What you should do -> When you reach the line containing "nand3 | 28 | 140 |" in the records below, start copying exactly, and stop once you have copied the line containing "buf+inv,2,0.63".

Exercise data ->
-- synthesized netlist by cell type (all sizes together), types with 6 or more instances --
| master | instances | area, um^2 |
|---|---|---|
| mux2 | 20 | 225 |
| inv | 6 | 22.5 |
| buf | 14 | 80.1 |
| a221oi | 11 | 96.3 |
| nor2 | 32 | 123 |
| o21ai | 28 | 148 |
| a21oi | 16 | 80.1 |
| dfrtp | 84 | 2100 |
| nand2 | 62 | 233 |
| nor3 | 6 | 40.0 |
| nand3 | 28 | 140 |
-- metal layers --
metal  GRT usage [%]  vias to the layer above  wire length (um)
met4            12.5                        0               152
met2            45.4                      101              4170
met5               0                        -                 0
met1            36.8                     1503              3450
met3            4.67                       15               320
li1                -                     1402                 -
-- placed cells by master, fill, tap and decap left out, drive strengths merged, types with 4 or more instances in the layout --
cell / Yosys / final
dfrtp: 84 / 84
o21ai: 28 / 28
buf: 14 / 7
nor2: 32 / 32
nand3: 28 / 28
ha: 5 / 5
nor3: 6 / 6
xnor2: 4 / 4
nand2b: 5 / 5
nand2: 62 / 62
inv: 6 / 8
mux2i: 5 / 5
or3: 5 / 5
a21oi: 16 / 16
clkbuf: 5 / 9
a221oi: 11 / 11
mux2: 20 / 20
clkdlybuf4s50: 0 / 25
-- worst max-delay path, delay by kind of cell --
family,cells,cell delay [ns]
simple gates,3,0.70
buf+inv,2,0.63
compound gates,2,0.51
$ cat src/rtl/reg_file_2r1w.sv
// rtl/reg_file_2r1w.sv - DEPTH x DATA_WIDTH register bank, one write port, two registered read ports, sweep clear
//
// Ports:
//   clk, rst_n            rising-edge clock, asynchronous active-low reset
//   we, waddr, wdata      synchronous write port (ignored while busy or waddr >= DEPTH)
//   re_a, raddr_a, rdata_a  registered read port A (1-cycle latency, holds when re_a=0)
//   re_b, raddr_b, rdata_b  registered read port B
//   clr_req               single-cycle request to zero every entry, one entry per cycle
//   busy                  high while the clear sweep runs (exactly DEPTH cycles)
//   parity_err_a/_b       stored-parity mismatch flags, only with RF_PARITY_EN
//
// Optional feature macro: RF_PARITY_EN (adds an even-parity bit per entry and the
// parity_err_a/parity_err_b outputs). Undefined by default.

module reg_file_2r1w #(
  parameter int DATA_WIDTH = 8,
  parameter int DEPTH      = 8,
  parameter int ADDR_WIDTH = 3
) (
  input  logic                  clk,
  input  logic                  rst_n,
  input  logic                  we,
  input  logic [ADDR_WIDTH-1:0] waddr,
  input  logic [DATA_WIDTH-1:0] wdata,
  input  logic                  re_a,
  input  logic [ADDR_WIDTH-1:0] raddr_a,
  output logic [DATA_WIDTH-1:0] rdata_a,
  input  logic                  re_b,
  input  logic [ADDR_WIDTH-1:0] raddr_b,
  output logic [DATA_WIDTH-1:0] rdata_b,
  input  logic                  clr_req,
  output logic                  busy
`ifdef RF_PARITY_EN
  ,
  output logic                  parity_err_a,
  output logic                  parity_err_b
`endif
);

  typedef enum logic {
    IDLE  = 1'b0,
    SWEEP = 1'b1
  } state_e;

  localparam logic [ADDR_WIDTH-1:0] LAST_IDX = ADDR_WIDTH'(DEPTH - 1);
  localparam logic [ADDR_WIDTH:0]   DEPTH_X  = (ADDR_WIDTH + 1)'(DEPTH);

  state_e                state_q;
  logic [ADDR_WIDTH-1:0] cnt_q;
  logic [DATA_WIDTH-1:0] mem_q [DEPTH];

  logic                  wr_acc;
  logic                  byp_a;
  logic                  byp_b;
  logic [DATA_WIDTH-1:0] rd_a;
  logic [DATA_WIDTH-1:0] rd_b;

  // busy is the registered state itself, so it rises the cycle after clr_req is sampled.
  assign busy   = (state_q == SWEEP);
  assign wr_acc = we && (state_q == IDLE) && ({1'b0, waddr} < DEPTH_X);
  assign byp_a  = wr_acc && re_a && (raddr_a == waddr);
  assign byp_b  = wr_acc && re_b && (raddr_b == waddr);

  // Clear sequencer
  always_ff @(posedge clk or negedge rst_n) begin
    if (!rst_n) begin
      state_q <= IDLE;
      cnt_q   <= '0;
    end else begin
      case (state_q)
        IDLE: begin
          if (clr_req) begin
            state_q <= SWEEP;
            cnt_q   <= '0;
          end
        end
        SWEEP: begin
          if (cnt_q == LAST_IDX) begin
            state_q <= IDLE;
            cnt_q   <= '0;
          end else begin
            cnt_q <= cnt_q + 1'b1;
          end
        end
        default: begin
          state_q <= IDLE;
          cnt_q   <= '0;
        end
      endcase
    end
  end

  // Storage. Writes and sweep clears are mutually exclusive because writes are
  // only accepted in IDLE; address matching by loop avoids indexing past DEPTH.
  always_ff @(posedge clk or negedge rst_n) begin
    if (!rst_n) begin
      for (int i = 0; i < DEPTH; i++) begin
        mem_q[i] <= '0;
      end
    end else begin
      for (int i = 0; i < DEPTH; i++) begin
        if ((state_q == SWEEP) && (cnt_q == ADDR_WIDTH'(i))) begin
          mem_q[i] <= '0;
        end else if (wr_acc && (waddr == ADDR_WIDTH'(i))) begin
          mem_q[i] <= wdata;
        end
      end
    end
  end

  // Read muxes; an address with no matching entry falls through to 0.
  always_comb begin
    rd_a = '0;
    rd_b = '0;
    for (int i = 0; i < DEPTH; i++) begin
      if (raddr_a == ADDR_WIDTH'(i)) rd_a = mem_q[i];
      if (raddr_b == ADDR_WIDTH'(i)) rd_b = mem_q[i];
    end
  end

  always_ff @(posedge clk or negedge rst_n) begin
    if (!rst_n) begin
      rdata_a <= '0;
      rdata_b <= '0;
    end else begin
      if (re_a) rdata_a <= byp_a ? wdata : rd_a;
      if (re_b) rdata_b <= byp_b ? wdata : rd_b;
    end
  end

`ifdef RF_PARITY_EN
  logic par_q [DEPTH];
  logic rp_a;
  logic rp_b;

  always_ff @(posedge clk or negedge rst_n) begin
    if (!rst_n) begin
      for (int i = 0; i < DEPTH; i++) begin
        par_q[i] <= 1'b0;
      end
    end else begin
      for (int i = 0; i < DEPTH; i++) begin
        if ((state_q == SWEEP) && (cnt_q == ADDR_WIDTH'(i))) begin
          par_q[i] <= 1'b0;
        end else if (wr_acc && (waddr == ADDR_WIDTH'(i))) begin
          par_q[i] <= ^wdata;
        end
      end
    end
  end

  always_comb begin
    rp_a = 1'b0;
    rp_b = 1'b0;
    for (int i = 0; i < DEPTH; i++) begin
      if (raddr_a == ADDR_WIDTH'(i)) rp_a = par_q[i];
      if (raddr_b == ADDR_WIDTH'(i)) rp_b = par_q[i];
    end
  end

  // Out-of-range reads see data 0 / parity 0 and therefore report no error.
  always_ff @(posedge clk or negedge rst_n) begin
    if (!rst_n) begin
      parity_err_a <= 1'b0;
      parity_err_b <= 1'b0;
    end else begin
      if (re_a) parity_err_a <= byp_a ? 1'b0 : ((^rd_a) != rp_a);
      if (re_b) parity_err_b <= byp_b ? 1'b0 : ((^rd_b) != rp_b);
    end
  end
`endif

endmodule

Task solution ->
| nand3 | 28 | 140 |
-- metal layers --
metal  GRT usage [%]  vias to the layer above  wire length (um)
met4            12.5                        0               152
met2            45.4                      101              4170
met5               0                        -                 0
met1            36.8                     1503              3450
met3            4.67                       15               320
li1                -                     1402                 -
-- placed cells by master, fill, tap and decap left out, drive strengths merged, types with 4 or more instances in the layout --
cell / Yosys / final
dfrtp: 84 / 84
o21ai: 28 / 28
buf: 14 / 7
nor2: 32 / 32
nand3: 28 / 28
ha: 5 / 5
nor3: 6 / 6
xnor2: 4 / 4
nand2b: 5 / 5
nand2: 62 / 62
inv: 6 / 8
mux2i: 5 / 5
or3: 5 / 5
a21oi: 16 / 16
clkbuf: 5 / 9
a221oi: 11 / 11
mux2: 20 / 20
clkdlybuf4s50: 0 / 25
-- worst max-delay path, delay by kind of cell --
family,cells,cell delay [ns]
simple gates,3,0.70
buf+inv,2,0.63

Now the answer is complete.